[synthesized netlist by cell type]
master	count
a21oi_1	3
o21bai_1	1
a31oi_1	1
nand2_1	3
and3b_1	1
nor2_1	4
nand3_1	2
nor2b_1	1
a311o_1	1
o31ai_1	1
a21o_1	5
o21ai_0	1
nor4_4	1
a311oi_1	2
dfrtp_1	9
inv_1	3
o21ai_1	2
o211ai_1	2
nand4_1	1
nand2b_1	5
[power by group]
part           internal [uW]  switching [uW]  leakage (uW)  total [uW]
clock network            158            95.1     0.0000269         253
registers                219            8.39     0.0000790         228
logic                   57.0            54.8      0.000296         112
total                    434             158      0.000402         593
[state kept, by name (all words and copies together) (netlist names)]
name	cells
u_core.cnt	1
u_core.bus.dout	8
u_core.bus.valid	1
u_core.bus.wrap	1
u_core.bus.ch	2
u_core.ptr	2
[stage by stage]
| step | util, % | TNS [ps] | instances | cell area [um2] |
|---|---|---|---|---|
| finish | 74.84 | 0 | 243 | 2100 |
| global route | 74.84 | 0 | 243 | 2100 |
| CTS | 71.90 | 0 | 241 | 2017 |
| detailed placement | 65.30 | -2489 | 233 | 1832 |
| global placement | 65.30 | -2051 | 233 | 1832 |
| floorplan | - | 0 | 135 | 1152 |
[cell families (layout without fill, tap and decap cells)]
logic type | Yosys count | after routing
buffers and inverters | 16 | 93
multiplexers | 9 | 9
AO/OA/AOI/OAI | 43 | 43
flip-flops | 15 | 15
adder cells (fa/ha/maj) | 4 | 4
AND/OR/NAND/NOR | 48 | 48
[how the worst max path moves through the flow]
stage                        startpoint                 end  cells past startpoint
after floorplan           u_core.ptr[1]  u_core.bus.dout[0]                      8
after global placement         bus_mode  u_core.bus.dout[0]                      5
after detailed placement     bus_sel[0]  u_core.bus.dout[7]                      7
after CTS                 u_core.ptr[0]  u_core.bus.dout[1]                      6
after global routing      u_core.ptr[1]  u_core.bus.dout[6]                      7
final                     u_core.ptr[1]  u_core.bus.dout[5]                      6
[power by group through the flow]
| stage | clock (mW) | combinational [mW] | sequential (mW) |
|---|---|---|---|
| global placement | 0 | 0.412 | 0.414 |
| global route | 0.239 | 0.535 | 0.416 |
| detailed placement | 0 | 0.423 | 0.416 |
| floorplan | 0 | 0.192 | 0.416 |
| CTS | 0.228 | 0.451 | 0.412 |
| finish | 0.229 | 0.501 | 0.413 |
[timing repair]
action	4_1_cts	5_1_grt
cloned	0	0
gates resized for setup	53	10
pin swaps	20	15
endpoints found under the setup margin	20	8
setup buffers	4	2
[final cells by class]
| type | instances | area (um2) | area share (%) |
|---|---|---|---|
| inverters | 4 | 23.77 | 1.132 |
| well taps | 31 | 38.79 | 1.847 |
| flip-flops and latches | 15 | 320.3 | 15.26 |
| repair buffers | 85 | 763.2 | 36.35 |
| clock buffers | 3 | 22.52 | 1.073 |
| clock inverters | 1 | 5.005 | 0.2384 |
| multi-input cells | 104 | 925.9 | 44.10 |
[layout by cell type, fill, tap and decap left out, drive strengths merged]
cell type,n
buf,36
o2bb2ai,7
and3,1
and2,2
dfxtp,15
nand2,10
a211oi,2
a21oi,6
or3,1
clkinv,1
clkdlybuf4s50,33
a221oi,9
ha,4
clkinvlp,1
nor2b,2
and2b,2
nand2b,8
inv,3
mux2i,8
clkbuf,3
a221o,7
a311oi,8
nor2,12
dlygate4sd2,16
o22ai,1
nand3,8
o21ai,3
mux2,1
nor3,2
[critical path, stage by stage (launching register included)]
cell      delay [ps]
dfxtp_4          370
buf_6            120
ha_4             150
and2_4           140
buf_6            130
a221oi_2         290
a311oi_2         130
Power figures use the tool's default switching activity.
$ cat src/rtl/tdm_demux8.sv
// Receive side of the 8-channel single-line TDM link: tracks the slot index from
// the frame sync, assembles 8 serial bits and publishes them as one parallel word.
module tdm_demux8 #(
  parameter bit          STRICT_SYNC = 1'b1,
  parameter int unsigned CNT_W       = 8
) (
  input  logic             iClk,
  input  logic             iRst,
  input  logic             iLine,
  input  logic             iEn,
  input  logic             iSync,
  output logic [7:0]       oData,
  output logic             oValid,
  output logic [2:0]       oSel,
  output logic             oLock,
  output logic             oErr,
  output logic [CNT_W-1:0] oFrames
);

  typedef enum logic {
    HUNT = 1'b0,
    RECV = 1'b1
  } state_t;

  state_t             state_q;
  logic [2:0]         sel_q;
  logic [6:0]         shadow_q;
  logic [7:0]         data_q;
  logic               valid_q;
  logic               err_q;
  logic [CNT_W-1:0]   frames_q;

  always_ff @(posedge iClk) begin
    if (iRst) begin
      state_q  <= HUNT;
      sel_q    <= '0;
      shadow_q <= '0;
      data_q   <= '0;
      valid_q  <= 1'b0;
      err_q    <= 1'b0;
      frames_q <= '0;
    end else begin
      valid_q <= 1'b0;
      err_q   <= 1'b0;
      if (iEn) begin
        unique case (state_q)
          HUNT: begin
            if (iSync) begin
              shadow_q[0] <= iLine;
              sel_q       <= 3'd1;
              state_q     <= RECV;
            end
          end
          RECV: begin
            if (iSync) begin
              // A sync anywhere but channel 0 aborts the partial frame and
              // restarts alignment on this very slot.
              if (sel_q != 3'd0) begin
                err_q <= 1'b1;
              end
              shadow_q[0] <= iLine;
              sel_q       <= 3'd1;
            end else if (sel_q == 3'd0) begin
              if (STRICT_SYNC) begin
                err_q   <= 1'b1;
                sel_q   <= '0;
                state_q <= HUNT;
              end else begin
                shadow_q[0] <= iLine;
                sel_q       <= 3'd1;
              end
            end else if (sel_q == 3'd7) begin
              data_q   <= {iLine, shadow_q};
              valid_q  <= 1'b1;
              frames_q <= frames_q + CNT_W'(1);
              sel_q    <= '0;
            end else begin
              shadow_q[sel_q] <= iLine;
              sel_q           <= sel_q + 3'd1;
            end
          end
          default: begin
            state_q <= HUNT;
            sel_q   <= '0;
          end
        endcase
      end
    end
  end

  assign oData   = data_q;
  assign oValid  = valid_q;
  assign oSel    = sel_q;
  assign oLock   = (state_q == RECV);
  assign oErr    = err_q;
  assign oFrames = frames_q;

endmodule
## src/rtl/sprite_reg_arbiter.sv

```systemverilog
// -----------------------------------------------------------------------------
// sprite_reg_arbiter
// Round-robin arbiter sharing the single port of the sprite/game-state register
// file among NREQ requesters (CPU, ghost-movement engine, score/pellet updater).
// One requester is granted per cycle and drives the register-file port. A
// registered ack/rdata follows each access one cycle later. A bounded lock
// keeps the grant for atomic read-modify-write sequences.
//
// Ports:
//   clk, reset        clock; synchronous active-high reset
//   req[NREQ]         per-requester access request (level)
//   lock[NREQ]        keep grant after this access (meaningful only with req)
//   addr[NREQ*AW]     requester i address in [i*AW +: AW]
//   wdata[NREQ*DW]    requester i write data in [i*DW +: DW]
//   we[NREQ]          requester i write enable
//   gnt[NREQ]         registered one-hot (or zero) grant
//   ack[NREQ]         one-cycle pulse: access by requester i completed
//   rdata[DW]         registered read data of the last completed access
//   reg_addr/reg_in/reg_we  register-file port drive
//   reg_out[DW]       register-file combinational read data
// -----------------------------------------------------------------------------
module sprite_reg_arbiter #(
    parameter int NREQ     = 3,
    parameter int AW       = 6,
    parameter int DW       = 16,
    parameter int MAX_LOCK = 8
) (
    input  logic                 clk,
    input  logic                 reset,
    input  logic [NREQ-1:0]      req,
    input  logic [NREQ-1:0]      lock,
    input  logic [NREQ*AW-1:0]   addr,
    input  logic [NREQ*DW-1:0]   wdata,
    input  logic [NREQ-1:0]      we,
    output logic [NREQ-1:0]      gnt,
    output logic [NREQ-1:0]      ack,
    output logic [DW-1:0]        rdata,
    output logic [AW-1:0]        reg_addr,
    output logic [DW-1:0]        reg_in,
    output logic                 reg_we,
    input  logic [DW-1:0]        reg_out
);

    localparam int LW = $clog2(NREQ);
    localparam int HW = $clog2(MAX_LOCK + 1);

    logic [NREQ-1:0] r_gnt;
    logic [NREQ-1:0] r_ack;
    logic [DW-1:0]   r_rdata;
    logic [HW-1:0]   r_hold_cnt;
    logic [LW-1:0]   r_last;

    logic [LW-1:0]   w_owner;
    logic            w_access;
    logic            w_hold;
    logic [LW-1:0]   w_next_owner;
    logic            w_any_req;

    // Index of the (one-hot) grant bit; zero when nothing is granted.
    always_comb begin
        w_owner = '0;
        for (int unsigned i = 0; i < NREQ; i++) begin
            if (r_gnt[i]) w_owner = LW'(i);
        end
    end

    // An access happens only when the owner is still requesting.
    assign w_access = |(r_gnt & req);
    assign w_hold   = w_access && lock[w_owner] && (r_hold_cnt < HW'(MAX_LOCK - 1));

    // Rotating search starting just after the last winner, wrapping to it.
    always_comb begin
        int unsigned v_idx;
        v_idx        = 0;
        w_any_req    = 1'b0;
        w_next_owner = r_last;
        for (int unsigned i = 1; i <= NREQ; i++) begin
            v_idx = (32'(r_last) + i) % NREQ;
            if (!w_any_req && req[v_idx[LW-1:0]]) begin
                w_any_req    = 1'b1;
                w_next_owner = v_idx[LW-1:0];
            end
        end
    end

    // Port drive follows the grant; idle or wasted cycles present zeros.
    always_comb begin
        reg_addr = '0;
        reg_in   = '0;
        reg_we   = 1'b0;
        if (w_access) begin
            reg_addr = addr[w_owner*AW +: AW];
            reg_in   = wdata[w_owner*DW +: DW];
            reg_we   = we[w_owner] & ~reset;
        end
    end

    always_ff @(posedge clk) begin
        if (reset) begin
            r_gnt      <= '0;
            r_ack      <= '0;
            r_rdata    <= '0;
            r_hold_cnt <= '0;
            r_last     <= LW'(NREQ - 1);
        end else begin
            r_ack <= '0;
            if (w_access) begin
                r_ack[w_owner] <= 1'b1;
                // Captured before the write lands, so writes return the old value.
                r_rdata        <= reg_out;
            end
            if (w_hold) begin
                r_hold_cnt <= r_hold_cnt + HW'(1);
            end else begin
                r_hold_cnt <= '0;
                r_gnt      <= '0;
                if (w_any_req) begin
                    r_gnt[w_next_owner] <= 1'b1;
                    r_last              <= w_next_owner;
                end
            end
        end
    end

    assign gnt   = r_gnt;
    assign ack   = r_ack;
    assign rdata = r_rdata;

endmodule

```
--- src/rtl/adc_avg_fifo.sv ---
// Averages 2^LogN ADC samples per result into a first-word-fall-through FIFO; a result
// is visible on avg_o one cycle after the Nth strobe. ADC_AVG_OVF_STICKY_EN makes ovf_o sticky.
module adc_avg_fifo #(
  parameter int LogN     = 2,
  parameter int LogDepth = 3
) (
  input  logic                clk_i,
  input  logic                rst_i,
  input  logic [11:0]         sample_i,
  input  logic                sample_vld_i,
  input  logic                clr_i,
  input  logic                rd_i,
  output logic [11:0]         avg_o,
  output logic                empty_o,
  output logic                full_o,
  output logic [LogDepth:0]   level_o,
  output logic                ovf_o
);

  localparam int AccW  = 12 + LogN;
  localparam int LvlW  = LogDepth + 1;
  localparam int Depth = 1 << LogDepth;

  logic [AccW-1:0]     acc_q, acc_d;
  logic [AccW-1:0]     sum;
  logic                last_sample;
  logic [11:0]         result;
  logic                push, pop, drop, wr_en;
  logic [LogDepth-1:0] wr_ptr_q, wr_ptr_d;
  logic [LogDepth-1:0] rd_ptr_q, rd_ptr_d;
  logic [LvlW-1:0]     level_q, level_d;
  logic                ovf_q, ovf_d;
  logic [11:0]         mem_q [Depth];

  // Width 12+LogN holds N full-scale samples, so the sum cannot wrap.
  assign sum    = acc_q + AccW'(sample_i);
  assign result = sum[AccW-1:LogN];

  generate
    if (LogN == 0) begin : g_no_cnt
      assign last_sample = 1'b1;
    end else begin : g_cnt
      logic [LogN-1:0] scnt_q, scnt_d;

      assign last_sample = (scnt_q == {LogN{1'b1}});

      // Counter wraps to zero naturally after the Nth sample.
      always_comb begin
        scnt_d = scnt_q;
        if (clr_i) begin
          scnt_d = '0;
        end else if (sample_vld_i) begin
          scnt_d = scnt_q + LogN'(1);
        end
      end

      always_ff @(posedge clk_i) begin
        if (rst_i) begin
          scnt_q <= '0;
        end else begin
          scnt_q <= scnt_d;
        end
      end
    end
  endgenerate

  always_comb begin
    acc_d = acc_q;
    if (clr_i) begin
      acc_d = '0;
    end else if (sample_vld_i) begin
      acc_d = last_sample ? '0 : sum;
    end
  end

  assign empty_o = (level_q == '0);
  assign full_o  = level_q[LogDepth];
  assign level_o = level_q;
  assign avg_o   = empty_o ? 12'h000 : mem_q[rd_ptr_q];
  assign ovf_o   = ovf_q;

  // A pop in the same cycle frees the slot, so a push into a full FIFO only drops without rd_i.
  assign push  = sample_vld_i && last_sample && !clr_i;
  assign pop   = rd_i && !empty_o && !clr_i;
  assign drop  = push && full_o && !pop;
  assign wr_en = push && !drop;

  always_comb begin
    wr_ptr_d = wr_ptr_q;
    rd_ptr_d = rd_ptr_q;
    level_d  = level_q;
    if (clr_i) begin
      wr_ptr_d = '0;
      rd_ptr_d = '0;
      level_d  = '0;
    end else begin
      if (wr_en) begin
        wr_ptr_d = wr_ptr_q + LogDepth'(1);
      end
      if (pop) begin
        rd_ptr_d = rd_ptr_q + LogDepth'(1);
      end
      case ({wr_en, pop})
        2'b10:   level_d = level_q + LvlW'(1);
        2'b01:   level_d = level_q - LvlW'(1);
        default: level_d = level_q;
      endcase
    end
  end

  always_comb begin
`ifdef ADC_AVG_OVF_STICKY_EN
    ovf_d = clr_i ? 1'b0 : (ovf_q | drop);
`else
    ovf_d = clr_i ? 1'b0 : drop;
`endif
  end

  always_ff @(posedge clk_i) begin
    if (rst_i) begin
      acc_q    <= '0;
      wr_ptr_q <= '0;
      rd_ptr_q <= '0;
      level_q  <= '0;
      ovf_q    <= 1'b0;
    end else begin
      acc_q    <= acc_d;
      wr_ptr_q <= wr_ptr_d;
      rd_ptr_q <= rd_ptr_d;
      level_q  <= level_d;
      ovf_q    <= ovf_d;
    end
  end

  // Storage is left unreset; avg_o is masked while empty.
  always_ff @(posedge clk_i) begin
    if (wr_en && !rst_i) begin
      mem_q[wr_ptr_q] <= result;
    end
  end

endmodule

--- config.mk ---
export PLATFORM = sky130hd
export DESIGN_NAME = adc_avg_fifo
export DESIGN_NICKNAME = d
export VERILOG_FILES = /design/src/rtl/adc_avg_fifo.sv
export SDC_FILE = /design/constraint.sdc
export NUM_CORES = 1
export LEC_CHECK = 0
export ABC_AREA = 0
export BUFFER_PORTS_ARGS = -buffer_cell sky130_fd_sc_hd__buf_2
export CAP_MARGIN = 20
export CORE_MARGIN = 4
export CORE_UTILIZATION = 60
export CTS_CLUSTER_DIAMETER = 40
export DETAILED_ROUTE_END_ITERATION = 8
export GPL_TIMING_DRIVEN = 0
export HOLD_SLACK_MARGIN = 0.05
export PLACE_DENSITY = 0.79
export SYNTH_ARGS = -nofsm -noshare
export SYNTH_HDL_FRONTEND = slang
export SYNTH_SLANG_ARGS = --single-unit
--- constraint.sdc ---
create_clock -name clk_i -period 5.6 [get_ports clk_i]
set_input_delay 0 -clock clk_i [delete_from_list [all_inputs] [get_ports clk_i]]
set_output_delay 0 -clock clk_i [all_outputs]
set_load 0.02 [all_outputs]
==> results.cfg, run 1 <==
[run_status]
run_status = complete, no violations

[cts]
hold_buffers = 8
h-tree-depth = 4
cts_buffers = 17
root_buffer = clkbuf_8
max-clock-path-buffers = 2
post_cts_resize_count = 0
numClockSinks = 126
cts_setup_buffers = 0
clock_latency_ps = 510
cts_tree = built
clk_pin_slew_ps = 60

[sta]
final.setup.tns_ps = 0
fin_crit_ps = 2850
fmax_mhz = 351
post-route-period-util_pct = 50.9
setup_viol = 0
finalClockSkew_ps = 6.20
slew_headroom_pct = 34.2
slew_violations = 0
tightestPinTransition_ps = 984
hold_viol = 0
rsz0062_at_grt = false

[floorplanning]
die_h_um = 104
initial_core_util_pct = 62.7
dieArea_um2 = 10900
core_um2 = 8890
core.rowCount = 34
io_pins = 36
die_w_um = 104

[setup_path]
crit_top_cell = nand2_1
critPathMaxStageDelay_ps = 800
critical_path.max_fanout = 8
cp.arrival_ps = 3070
crit_required_ps = 5820
critPathLaunchType = register
cp-end-kind = register
crit_slowest_cell = nor4b_2
critPathKind = reg2reg
crit_chain = ha_1 -> nand2_1 -> nor3_2 -> nand2_1 -> nor4b_2 -> buf_4
r2r_slack_ps = 2750

[layout]
drive_above_1_share_pct = 23.3
nets = 487
num_antenna_cells = 0
finalNonFillerCells = 572
area.growth.synth_to_final_pct = 18.8

[global_route]
grt_pass1_vias = 3633
grt_first_pass_wirelength_um = 19300
grt_max_degree = 17
gr-total-overflow = 0
track_usage_pct = 23.4
grt_antenna_before_repair = 0

[drt]
wl_per_cell_um = 20.8
route.detailed.drc = 0
vias_per_cell = 6.14
firstDrtPassIters = 6
finalWirelength_um = 11900
vias = 3510
ant_nets = 0
drtIter0Drc = 310

[min_path]
hp-class = in2reg

[logic_synthesis]
ys_types = 49
synth-seq-area-share_pct = 62.5
syn_area_um2 = 5580
synth_warnings = 0
synth_top_area_cell = edfxtp_1
ys_ff_latch = 126
synth-edff-count = 96
synth_common_cells = edfxtp_1 (96), nor2_1 (40), dfxtp_1 (30), mux4_2 (24), ha_1 (17)
avgSynthCellArea_um2 = 14.6
synth_top_area_share_pct = 51.7
syn_inst = 381
synthTopCellsByArea = edfxtp_1 (52%), dfxtp_1 (11%), mux4_2 (9.7%)
yosysMostFrequentCell = edfxtp_1
synth_top_flop_cell = edfxtp_1
async_flop_share_pct = 0
synth_nets = 417

[place]
portBuffers = 34
dpl.hpwl_um = 7710
place_congestion = 0.856
place_inst = 531

[pwr]
power_density_nw_per_um2 = 322
power.leakage_nw = 2.35
peakVddDrop_mv = 0.263

[flow_run]
cap_violations = 0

--- What is needed ---
Working from the listing above, pick out every line that has "placement" and copy it.

--- Result of this task ---
| detailed placement | 65.30 | -2489 | 233 | 1832 |
| global placement | 65.30 | -2051 | 233 | 1832 |
after global placement         bus_mode  u_core.bus.dout[0]                      5
after detailed placement     bus_sel[0]  u_core.bus.dout[7]                      7
| global placement | 0 | 0.412 | 0.414 |
| detailed placement | 0 | 0.423 | 0.416 |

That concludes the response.